In article ,
"David Hare-Scott" wrote:

Pavel314 wrote:
Yesterday evening I spread two 28' x 28' bird nets over my raspberry
patch. There were only a few berries last year but this year it looks
like I'll get about a quart. During the process, I realized that I was
struggling out in the heat to install $50 worth of bird netting to
save about $5 worth of berries. Not a great one-time investment, but
next year the patch should really start bearing and the netting will
be well worth the investment.

Paul

Small scale growing has problems of cost effectiveness when compared to
supermarket prices, especially when you are starting out. If you factor in
the other benefits and pleasures that eating your own produce provides it is
much more worth it. If you can increase your scale moderately so that you
multiply your production using the same fixed overheads and if you can learn
to recycle and reuse instead of purchasing your inputs the financial balance
comes back into your favour.

The way to do this is to provide for more than one family (unless you have a
large one already), to learn to preserve your abundant crops and to sell or
exchange the rest locally. This is probably not possible if all you have is
a balcony but if you have 50 sq metres of soil in a sunny spot it is.

If in doubt give it away. I often give surplus veges to neighbours without
expecting anything in return, however things come back to you. Last year
one fixed my car (which would have cost several hundred dollars) and refused
to take any money.

David

Truly, what is the price of community?
-----

The Omnivore's Dilemma: A Natural History of Four Meals by Michael Pollan
http://www.amazon.com/Omnivores-Dile...ls/dp/01430385
83/ref=pd_bbs_1?ie=UTF8&s=books&qid=1206815576&sr=1-1
p.79

Some intriguing recent research suggests otherwise. A study by
University of California-Davis researchers published in the Journal of
Agriculture and Food Chemistry in 2003 described an experiment in which
identical varieties of corn, strawberries, and blackberries grown in
neighboring plots using different methods (including organically and
conventionally) were compared for levels of vitamins and polyphenols.
Polyphenols are a group of secondary metabolites manufactured by plants
that we've recently learned play an important role in human health and
nutrition. Many are potent antioxidants; some play a role in preventing
or fighting cancer; others exhibit antimicrobial properties. The Davis
researchers found that organic and otherwise sustainably grown fruits
and vegetables contained significantly higher levels of both ascorbic
acid (vitamin C) and a wide range of polyphenols.

The recent discovery of these secondary metabolites in plants has bought
our understanding of the biological and chemical complexity of foods to
a deeper level of refinement; history suggests we haven't gotten
anywhere near the bottom of this question, either. The first level was
reached early in the nineteenth century with the identification of the
macronutrients-protein, carbohydrate, and fat. Having isolated these
compounds, chemists thought they'd unlocked the key to human nutrition.
Yet some people (such as sailors) living on diets rich in macronutrients
nevertheless got sick.

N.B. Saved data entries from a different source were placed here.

## src/hdl/sre_pkg.sv

```systemverilog
`timescale 1ns / 1ps
// ----------------------------------------------------------------------------
// sre_pkg
// Shared widths, saturation limits, register indexes and control types of the
// star record delta encoder.
// ----------------------------------------------------------------------------
package sre_pkg;

  localparam int FieldW   = 32;
  localparam int ValW     = FieldW + 1;
  localparam int InvW     = 40;
  localparam int SplitW   = 20;
  localparam int InvHiW   = InvW - SplitW;
  localparam int ProdW    = ValW + SplitW;
  localparam int SumW     = ProdW + 1;
  localparam int CodeW    = 16;
  localparam int CapW     = CodeW + 1;
  localparam int IdW      = 32;
  localparam int NumRegs  = 6;
  localparam int RegIdxW  = $clog2(NumRegs);

  localparam int AngleShift = 44;
  localparam int ValueShift = 32;

  localparam logic [CapW-1:0] AngleCap    = CapW'(32767);
  localparam logic [CapW-1:0] PosCap      = CapW'(32767);
  localparam logic [CapW-1:0] NegCap      = CapW'(32768);
  localparam logic [CapW-1:0] ParallaxCap = CapW'(65535);
  localparam logic [CapW-1:0] ZeroCap     = '0;

  localparam logic [InvW-1:0] InvReset = InvW'(65536);

  typedef enum logic [RegIdxW-1:0] {
    RegInvRa       = RegIdxW'(0),
    RegInvDec      = RegIdxW'(1),
    RegInvMag      = RegIdxW'(2),
    RegInvColor    = RegIdxW'(3),
    RegInvMotion   = RegIdxW'(4),
    RegInvParallax = RegIdxW'(5)
  } sre_reg_t;

  typedef struct packed {
    logic e2;
    logic e3;
    logic e4;
  } sre_lane_en_t;

endpackage

```

## src/hdl/sre_lane.sv

```systemverilog
`timescale 1ns / 1ps
// ----------------------------------------------------------------------------
// sre_lane
// One quantizer: sign and magnitude, split multiply by the reciprocal unit,
// then shift, saturate and restore the sign into a 16-bit code.
// ----------------------------------------------------------------------------
module sre_lane
  import sre_pkg::*;
#(
  parameter int              SHIFT   = ValueShift,
  parameter logic [CapW-1:0] POS_CAP = PosCap,
  parameter logic [CapW-1:0] NEG_CAP = NegCap
) (
  input  logic                   clk,
  input  sre_lane_en_t           en,
  input  logic signed [ValW-1:0] val,
  input  logic [InvW-1:0]        inv,
  output logic [CodeW-1:0]       code
);

  localparam int QShift = SHIFT - SplitW;

  logic                  neg2;
  logic [ValW-1:0]       mag2;
  logic                  neg3;
  logic [ProdW-1:0]      hi3;
  logic [ProdW-1:0]      lo3;
  logic [ValW-1:0]       mag_next;
  logic [SumW-1:0]       sum;
  logic [SumW-1:0]       q_full;
  logic [CapW-1:0]       cap;
  logic [CapW-1:0]       q_sat;
  logic [CodeW-1:0]      code_next;

  assign mag_next = val[ValW-1] ? (~val + ValW'(1)) : val;

  always_comb begin
    sum    = SumW'(hi3) + SumW'(lo3 >> SplitW);
    q_full = sum >> QShift;
    cap    = neg3 ? NEG_CAP : POS_CAP;
    q_sat  = (q_full > SumW'(cap)) ? cap : q_full[CapW-1:0];
    code_next = neg3 ? CodeW'(CapW'(0) - q_sat) : q_sat[CodeW-1:0];
  end

  always_ff @(posedge clk) begin
    if (en.e2) begin
      neg2 <= val[ValW-1];
      mag2 <= mag_next;
    end
    if (en.e3) begin
      neg3 <= neg2;
      hi3  <= ProdW'(mag2) * ProdW'(inv[InvW-1:SplitW]);
      lo3  <= ProdW'(mag2) * ProdW'(inv[SplitW-1:0]);
    end
    if (en.e4) begin
      code <= code_next;
    end
  end

  a_pos_cap: assert property (@(posedge clk)
    en.e4 && !neg3 |=> {1'b0, code} <= POS_CAP)
    else $error("positive code above limit");

  a_neg_sign: assert property (@(posedge clk)
    en.e4 && neg3 |=> code == '0 || code[CodeW-1])
    else $error("negative code lost its sign");

endmodule

```
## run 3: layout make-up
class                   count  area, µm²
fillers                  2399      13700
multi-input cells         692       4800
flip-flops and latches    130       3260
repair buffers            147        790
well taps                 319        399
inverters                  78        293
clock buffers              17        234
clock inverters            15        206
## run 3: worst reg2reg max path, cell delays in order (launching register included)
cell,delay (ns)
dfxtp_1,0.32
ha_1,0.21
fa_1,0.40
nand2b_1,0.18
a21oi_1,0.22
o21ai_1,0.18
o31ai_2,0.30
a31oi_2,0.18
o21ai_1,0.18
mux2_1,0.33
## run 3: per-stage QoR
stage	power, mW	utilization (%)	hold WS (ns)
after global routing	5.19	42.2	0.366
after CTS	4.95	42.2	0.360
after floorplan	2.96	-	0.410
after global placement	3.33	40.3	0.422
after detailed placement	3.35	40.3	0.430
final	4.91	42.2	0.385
### config.mk
export PLATFORM = sky130hd
export DESIGN_NAME = strict_priority_multi_queue_unit
export DESIGN_NICKNAME = d
export VERILOG_FILES = /design/src/rtl/spmq_pkg.sv /design/src/rtl/spmq_ram.sv /design/src/rtl/spmq_ctrl.sv /design/src/rtl/strict_priority_multi_queue_unit.sv
export SDC_FILE = /design/constraint.sdc
export NUM_CORES = 1
export LEC_CHECK = 0
export ABC_AREA = 1
export CORE_MARGIN = 8
export CORE_UTILIZATION = 63
export CTS_CLUSTER_SIZE = 14
export DETAILED_ROUTE_END_ITERATION = 12
export DONT_BUFFER_PORTS = 1
export HOLD_SLACK_MARGIN = 0.05
export PLACE_DENSITY = 0.78
export REMOVE_ABC_BUFFERS = 1
export SYNTH_ARGS = -nofsm -noshare
export SYNTH_HDL_FRONTEND = slang
export SYNTH_HIERARCHICAL = 1
export SYNTH_SLANG_ARGS = --single-unit
### constraint.sdc
create_clock -name clk -period 4.15 [get_ports clk]
set_clock_uncertainty 0.15 [all_clocks]
set_input_delay 0.415 -clock clk [delete_from_list [all_inputs] [get_ports clk]]
set_output_delay 0.415 -clock clk [all_outputs]
set_load 0.02 [all_outputs]
### src/rtl/spmq_pkg.sv
// ----------------------------------------------------------------------------
// spmq_pkg
// Shared types and codes for the strict priority multi-queue unit.
// ----------------------------------------------------------------------------
package spmq_pkg;

  localparam int LVL_W  = 3;
  localparam int DATA_W = 32;

  typedef enum logic {
    CMD_ENQ = 1'b0,
    CMD_DEQ = 1'b1
  } cmd_t;

  typedef enum logic [2:0] {
    ST_ENQ     = 3'd0,
    ST_DEQ     = 3'd1,
    ST_BADPRIO = 3'd2,
    ST_OVER    = 3'd3,
    ST_UNDER   = 3'd4
  } status_t;

  typedef struct packed {
    cmd_t                      command;
    logic signed [DATA_W-1:0]  value;
    logic        [LVL_W-1:0]   priority_req;
  } req_t;

  typedef struct packed {
    status_t                   status;
    logic signed [DATA_W-1:0]  data_out;
    logic        [LVL_W-1:0]   level_out;
  } rsp_t;

  // Outcome of one queue operation, from the pointer logic to the pipeline
  typedef struct packed {
    logic                      we;
    logic                      re;
    status_t                   status;
    logic        [LVL_W-1:0]   level;
  } acc_t;

endpackage

### src/rtl/spmq_ram.sv
// ----------------------------------------------------------------------------
// spmq_ram
// Simple dual-port RAM, one write and one read port, registered read data.
// ----------------------------------------------------------------------------
module spmq_ram #(
  parameter int WIDTH = 32,
  parameter int WORDS = 32
) (
  input  logic                     clk,
  input  logic                     we,
  input  logic [$clog2(WORDS)-1:0] waddr,
  input  logic [WIDTH-1:0]         wdata,
  input  logic                     re,
  input  logic [$clog2(WORDS)-1:0] raddr,
  output logic [WIDTH-1:0]         rdata
);

  logic [WIDTH-1:0] mem [WORDS];

  always_ff @(posedge clk) begin
    if (we) begin
      mem[waddr] <= wdata;
    end
    if (re) begin
      rdata <= mem[raddr];
    end
  end

endmodule

### src/rtl/spmq_ctrl.sv
// ----------------------------------------------------------------------------
// spmq_ctrl
// Per-level head, tail and occupancy registers, priority selection and
// entry address generation for one operation per cycle in which fire is set.
// ----------------------------------------------------------------------------
module spmq_ctrl
  import spmq_pkg::*;
#(
  parameter int LEVELS = 4,
  parameter int DEPTH  = 8,
  localparam int LW = (LEVELS > 1) ? $clog2(LEVELS) : 1,
  localparam int IW = (DEPTH > 1) ? $clog2(DEPTH) : 1,
  localparam int OW = $clog2(DEPTH + 1),
  localparam int AW = $clog2(LEVELS * DEPTH)
) (
  input  logic          clk,
  input  logic          rst,
  input  logic          fire,
  input  req_t          item,
  output acc_t          acc,
  output logic [AW-1:0] addr
);

  localparam logic [LVL_W:0] LEVELS_V = (LVL_W + 1)'(LEVELS);
  localparam logic [OW-1:0]  FULL_V   = OW'(DEPTH);
  localparam logic [IW-1:0]  LAST_V   = IW'(DEPTH - 1);

  logic [IW-1:0] head [LEVELS];
  logic [IW-1:0] tail [LEVELS];
  logic [OW-1:0] occ  [LEVELS];

  logic [LW-1:0] enq_lvl;
  logic          lvl_ok;
  logic          full;
  logic [LW-1:0] sel;
  logic          found;
  logic [LW-1:0] lvl;
  logic [IW-1:0] slot;
  logic [IW-1:0] slot_inc;

  assign enq_lvl = item.priority_req[LW-1:0];
  assign lvl_ok  = {1'b0, item.priority_req} < LEVELS_V;
  assign full    = lvl_ok && (occ[enq_lvl] == FULL_V);

  // Lowest-numbered non-empty level wins
  always_comb begin
    sel   = '0;
    found = 1'b0;
    for (int i = LEVELS - 1; i >= 0; i--) begin
      if (occ[i] != '0) begin
        sel   = LW'(i);
        found = 1'b1;
      end
    end
  end

  always_comb begin
    acc = '0;
    if (item.command == CMD_ENQ) begin
      lvl = enq_lvl;
      if (!lvl_ok) begin
        acc.status = ST_BADPRIO;
      end else if (full) begin
        acc.status = ST_OVER;
      end else begin
        acc.status = ST_ENQ;
        acc.we     = 1'b1;
        acc.level  = LVL_W'(enq_lvl);
      end
    end else begin
      lvl = sel;
      if (found) begin
        acc.status = ST_DEQ;
        acc.re     = 1'b1;
        acc.level  = LVL_W'(sel);
      end else begin
        acc.status = ST_UNDER;
      end
    end
    slot     = (item.command == CMD_ENQ) ? tail[lvl] : head[lvl];
    slot_inc = (slot == LAST_V) ? '0 : slot + 1'b1;
  end

  assign addr = AW'(lvl) * AW'(DEPTH) + AW'(slot);

  always_ff @(posedge clk) begin
    if (rst) begin
      for (int i = 0; i < LEVELS; i++) begin
        head[i] <= '0;
        tail[i] <= '0;
        occ[i]  <= '0;
      end
    end else if (fire) begin
      if (acc.we) begin
        tail[lvl] <= slot_inc;
        occ[lvl]  <= occ[lvl] + 1'b1;
      end
      if (acc.re) begin
        head[lvl] <= slot_inc;
        occ[lvl]  <= occ[lvl] - 1'b1;
      end
    end
  end

endmodule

The mystery was solved when scientists discovered
the major vitamins-a second key to human nutrition. Now it's the
polyphenols in plants that we're learning play a critical role in
keeping us healthy. (And which might explain why diets heavy in
processed food fortified with vitamins still aren't as nutritious as
fresh foods.) You wonder what else is going on in these plants, what
other undiscovered qualities in them we've evolved to depend on.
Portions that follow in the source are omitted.